LISTED ENTRIES section start

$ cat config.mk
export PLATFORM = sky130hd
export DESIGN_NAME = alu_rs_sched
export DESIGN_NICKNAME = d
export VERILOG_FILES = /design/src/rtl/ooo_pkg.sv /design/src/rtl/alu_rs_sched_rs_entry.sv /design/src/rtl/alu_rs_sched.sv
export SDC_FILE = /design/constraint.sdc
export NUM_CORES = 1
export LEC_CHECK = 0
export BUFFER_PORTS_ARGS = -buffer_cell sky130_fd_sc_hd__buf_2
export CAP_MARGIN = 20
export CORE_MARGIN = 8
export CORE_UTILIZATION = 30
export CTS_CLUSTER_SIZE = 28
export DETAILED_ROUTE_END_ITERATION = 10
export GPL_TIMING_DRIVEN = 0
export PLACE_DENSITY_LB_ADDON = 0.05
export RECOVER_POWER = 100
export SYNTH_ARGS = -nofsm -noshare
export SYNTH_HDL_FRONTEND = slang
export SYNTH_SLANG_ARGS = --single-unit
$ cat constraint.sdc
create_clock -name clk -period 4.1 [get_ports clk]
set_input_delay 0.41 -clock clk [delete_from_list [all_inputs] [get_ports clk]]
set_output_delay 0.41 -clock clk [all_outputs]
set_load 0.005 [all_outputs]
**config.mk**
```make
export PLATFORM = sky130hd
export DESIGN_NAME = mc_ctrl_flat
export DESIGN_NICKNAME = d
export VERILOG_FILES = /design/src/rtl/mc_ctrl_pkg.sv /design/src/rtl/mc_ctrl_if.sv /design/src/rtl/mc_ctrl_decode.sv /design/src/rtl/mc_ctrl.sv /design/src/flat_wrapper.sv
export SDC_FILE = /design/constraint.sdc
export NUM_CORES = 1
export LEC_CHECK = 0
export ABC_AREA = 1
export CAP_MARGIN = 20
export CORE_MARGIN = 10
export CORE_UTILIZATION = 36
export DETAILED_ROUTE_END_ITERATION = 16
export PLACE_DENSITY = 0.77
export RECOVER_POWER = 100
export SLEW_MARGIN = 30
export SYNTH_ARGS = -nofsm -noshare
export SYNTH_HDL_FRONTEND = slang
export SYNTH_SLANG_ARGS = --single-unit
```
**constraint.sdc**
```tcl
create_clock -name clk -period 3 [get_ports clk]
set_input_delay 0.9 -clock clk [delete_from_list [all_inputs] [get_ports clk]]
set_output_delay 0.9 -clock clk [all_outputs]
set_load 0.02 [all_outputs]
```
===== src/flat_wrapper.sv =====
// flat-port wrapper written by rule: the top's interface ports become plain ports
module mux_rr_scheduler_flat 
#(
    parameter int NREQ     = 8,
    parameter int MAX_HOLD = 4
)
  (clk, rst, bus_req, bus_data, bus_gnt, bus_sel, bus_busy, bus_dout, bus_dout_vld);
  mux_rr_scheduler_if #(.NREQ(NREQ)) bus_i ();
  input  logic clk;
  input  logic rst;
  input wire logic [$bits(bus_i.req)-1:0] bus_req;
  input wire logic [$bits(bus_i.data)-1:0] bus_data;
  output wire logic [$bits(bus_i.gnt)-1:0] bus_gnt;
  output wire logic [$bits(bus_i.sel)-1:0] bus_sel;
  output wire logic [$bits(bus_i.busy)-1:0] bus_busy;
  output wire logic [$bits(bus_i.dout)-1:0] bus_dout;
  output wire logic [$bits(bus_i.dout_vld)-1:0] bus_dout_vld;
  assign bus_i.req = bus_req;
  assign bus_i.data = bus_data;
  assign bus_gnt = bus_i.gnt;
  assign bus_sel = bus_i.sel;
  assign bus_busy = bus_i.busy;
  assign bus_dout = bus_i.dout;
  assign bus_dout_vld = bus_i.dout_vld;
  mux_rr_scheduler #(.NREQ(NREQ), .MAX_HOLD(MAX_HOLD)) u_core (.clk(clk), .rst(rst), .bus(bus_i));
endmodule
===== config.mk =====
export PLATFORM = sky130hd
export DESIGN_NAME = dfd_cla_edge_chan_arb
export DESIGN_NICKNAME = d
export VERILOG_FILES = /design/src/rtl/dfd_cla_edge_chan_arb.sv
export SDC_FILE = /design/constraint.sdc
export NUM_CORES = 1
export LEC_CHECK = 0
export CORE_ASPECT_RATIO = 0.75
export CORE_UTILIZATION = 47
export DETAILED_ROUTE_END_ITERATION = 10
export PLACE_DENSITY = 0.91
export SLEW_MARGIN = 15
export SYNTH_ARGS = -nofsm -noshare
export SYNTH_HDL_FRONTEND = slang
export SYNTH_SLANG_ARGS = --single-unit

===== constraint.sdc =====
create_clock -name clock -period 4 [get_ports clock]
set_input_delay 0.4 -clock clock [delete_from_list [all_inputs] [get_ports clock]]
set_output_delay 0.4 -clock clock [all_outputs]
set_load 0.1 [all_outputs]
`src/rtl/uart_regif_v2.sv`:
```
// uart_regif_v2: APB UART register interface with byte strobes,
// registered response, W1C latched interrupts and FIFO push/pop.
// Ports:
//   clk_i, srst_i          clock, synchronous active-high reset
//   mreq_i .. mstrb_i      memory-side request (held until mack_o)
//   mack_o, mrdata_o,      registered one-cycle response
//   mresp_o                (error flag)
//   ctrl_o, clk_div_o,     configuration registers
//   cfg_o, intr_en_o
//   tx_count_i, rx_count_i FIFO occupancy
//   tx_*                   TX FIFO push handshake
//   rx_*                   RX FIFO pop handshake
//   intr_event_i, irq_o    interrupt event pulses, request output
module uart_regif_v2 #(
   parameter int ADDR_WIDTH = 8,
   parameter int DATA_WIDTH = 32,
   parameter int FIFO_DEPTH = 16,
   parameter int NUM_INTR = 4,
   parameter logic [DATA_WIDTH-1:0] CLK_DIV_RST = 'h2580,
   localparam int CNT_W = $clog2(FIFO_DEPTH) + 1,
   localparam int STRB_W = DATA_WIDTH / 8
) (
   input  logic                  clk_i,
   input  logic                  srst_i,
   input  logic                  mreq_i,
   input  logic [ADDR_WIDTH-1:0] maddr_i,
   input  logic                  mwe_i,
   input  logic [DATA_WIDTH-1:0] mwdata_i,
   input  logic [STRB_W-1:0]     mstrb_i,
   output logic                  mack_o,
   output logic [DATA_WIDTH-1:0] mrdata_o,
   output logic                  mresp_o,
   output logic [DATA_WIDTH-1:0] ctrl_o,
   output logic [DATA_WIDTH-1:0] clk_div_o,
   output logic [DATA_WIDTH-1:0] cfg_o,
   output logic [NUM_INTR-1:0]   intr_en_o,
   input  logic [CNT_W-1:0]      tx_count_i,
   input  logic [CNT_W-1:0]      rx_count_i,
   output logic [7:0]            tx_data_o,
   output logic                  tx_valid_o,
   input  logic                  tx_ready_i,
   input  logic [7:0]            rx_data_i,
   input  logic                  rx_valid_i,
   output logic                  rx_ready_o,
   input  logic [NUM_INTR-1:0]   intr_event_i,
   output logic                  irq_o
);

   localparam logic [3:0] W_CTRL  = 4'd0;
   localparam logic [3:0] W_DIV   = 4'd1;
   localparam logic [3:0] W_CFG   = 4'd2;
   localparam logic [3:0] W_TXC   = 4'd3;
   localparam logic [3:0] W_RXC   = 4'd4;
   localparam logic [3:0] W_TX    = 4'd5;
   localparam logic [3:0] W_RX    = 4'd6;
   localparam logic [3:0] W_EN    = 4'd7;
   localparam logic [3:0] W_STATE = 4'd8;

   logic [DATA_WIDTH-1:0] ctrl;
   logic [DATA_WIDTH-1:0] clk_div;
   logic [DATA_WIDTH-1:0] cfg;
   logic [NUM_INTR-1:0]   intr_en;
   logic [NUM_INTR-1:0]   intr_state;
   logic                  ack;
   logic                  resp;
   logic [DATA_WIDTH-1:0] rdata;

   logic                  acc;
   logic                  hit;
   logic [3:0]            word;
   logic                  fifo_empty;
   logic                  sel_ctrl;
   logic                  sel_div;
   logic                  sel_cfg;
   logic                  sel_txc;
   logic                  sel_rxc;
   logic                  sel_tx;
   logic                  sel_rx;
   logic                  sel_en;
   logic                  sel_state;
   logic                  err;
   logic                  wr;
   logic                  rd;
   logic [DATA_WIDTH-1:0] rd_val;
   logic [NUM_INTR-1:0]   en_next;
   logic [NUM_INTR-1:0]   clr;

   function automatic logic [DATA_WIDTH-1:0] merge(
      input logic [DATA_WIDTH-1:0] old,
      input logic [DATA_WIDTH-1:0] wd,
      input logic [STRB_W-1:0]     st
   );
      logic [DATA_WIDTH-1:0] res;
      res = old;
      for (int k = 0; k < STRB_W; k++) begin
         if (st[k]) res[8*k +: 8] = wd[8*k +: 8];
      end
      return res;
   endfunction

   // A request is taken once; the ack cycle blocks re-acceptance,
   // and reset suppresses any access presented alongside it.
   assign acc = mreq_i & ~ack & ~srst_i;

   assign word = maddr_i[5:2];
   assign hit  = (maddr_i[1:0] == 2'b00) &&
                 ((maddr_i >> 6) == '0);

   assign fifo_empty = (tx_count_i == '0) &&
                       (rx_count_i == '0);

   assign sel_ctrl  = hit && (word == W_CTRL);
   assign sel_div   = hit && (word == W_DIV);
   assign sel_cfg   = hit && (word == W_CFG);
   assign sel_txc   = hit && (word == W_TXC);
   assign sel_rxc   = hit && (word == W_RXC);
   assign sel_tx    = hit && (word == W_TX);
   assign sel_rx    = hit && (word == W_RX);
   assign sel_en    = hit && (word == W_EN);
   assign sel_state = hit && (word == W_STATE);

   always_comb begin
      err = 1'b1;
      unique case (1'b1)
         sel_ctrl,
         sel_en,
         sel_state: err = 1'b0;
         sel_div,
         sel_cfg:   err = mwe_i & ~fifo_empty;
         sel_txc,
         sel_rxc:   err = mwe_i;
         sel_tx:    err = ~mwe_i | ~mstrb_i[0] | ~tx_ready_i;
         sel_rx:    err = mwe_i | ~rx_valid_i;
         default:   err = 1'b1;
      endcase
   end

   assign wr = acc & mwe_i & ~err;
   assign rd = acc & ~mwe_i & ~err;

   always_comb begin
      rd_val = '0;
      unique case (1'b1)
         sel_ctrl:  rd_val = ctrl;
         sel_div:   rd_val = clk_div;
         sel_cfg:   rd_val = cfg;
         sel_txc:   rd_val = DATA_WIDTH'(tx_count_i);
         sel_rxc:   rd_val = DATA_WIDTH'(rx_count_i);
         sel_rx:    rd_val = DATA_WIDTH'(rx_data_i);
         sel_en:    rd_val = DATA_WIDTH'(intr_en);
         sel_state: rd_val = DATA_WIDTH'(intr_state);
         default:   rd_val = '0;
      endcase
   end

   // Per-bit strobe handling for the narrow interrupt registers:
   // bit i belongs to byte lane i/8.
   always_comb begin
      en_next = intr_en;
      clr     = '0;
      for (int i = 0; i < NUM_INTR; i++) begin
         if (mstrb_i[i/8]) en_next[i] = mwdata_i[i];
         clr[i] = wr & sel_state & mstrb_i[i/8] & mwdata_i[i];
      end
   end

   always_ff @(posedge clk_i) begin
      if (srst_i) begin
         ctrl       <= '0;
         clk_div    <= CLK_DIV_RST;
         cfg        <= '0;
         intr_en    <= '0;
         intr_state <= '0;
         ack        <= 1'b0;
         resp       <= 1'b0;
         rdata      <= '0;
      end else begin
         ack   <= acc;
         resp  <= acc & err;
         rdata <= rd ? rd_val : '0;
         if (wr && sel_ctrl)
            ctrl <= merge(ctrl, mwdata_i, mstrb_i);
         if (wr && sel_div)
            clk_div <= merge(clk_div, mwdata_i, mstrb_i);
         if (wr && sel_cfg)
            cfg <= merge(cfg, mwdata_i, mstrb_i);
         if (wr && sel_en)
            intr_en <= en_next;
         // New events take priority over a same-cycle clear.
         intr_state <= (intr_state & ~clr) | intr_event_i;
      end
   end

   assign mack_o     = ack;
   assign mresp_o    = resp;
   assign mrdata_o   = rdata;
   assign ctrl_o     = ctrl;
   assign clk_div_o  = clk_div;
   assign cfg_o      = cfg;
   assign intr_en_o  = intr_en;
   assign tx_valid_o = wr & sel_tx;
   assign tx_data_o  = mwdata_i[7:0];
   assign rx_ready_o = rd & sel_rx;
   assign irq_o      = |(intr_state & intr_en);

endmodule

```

LISTED ENTRIES section end

§ **AIM OF THE TASK**
Looking at the records above, return exactly the lines from the line with "export CTS_CLUSTER_SIZE = 28" to the line with "set_output_delay 0.41 -clock", both ends included.

§ **RESULT OF THIS EXERCISE**
export CTS_CLUSTER_SIZE = 28
export DETAILED_ROUTE_END_ITERATION = 10
export GPL_TIMING_DRIVEN = 0
export PLACE_DENSITY_LB_ADDON = 0.05
export RECOVER_POWER = 100
export SYNTH_ARGS = -nofsm -noshare
export SYNTH_HDL_FRONTEND = slang
export SYNTH_SLANG_ARGS = --single-unit
$ cat constraint.sdc
create_clock -name clk -period 4.1 [get_ports clk]
set_input_delay 0.41 -clock clk [delete_from_list [all_inputs] [get_ports clk]]
set_output_delay 0.41 -clock clk [all_outputs]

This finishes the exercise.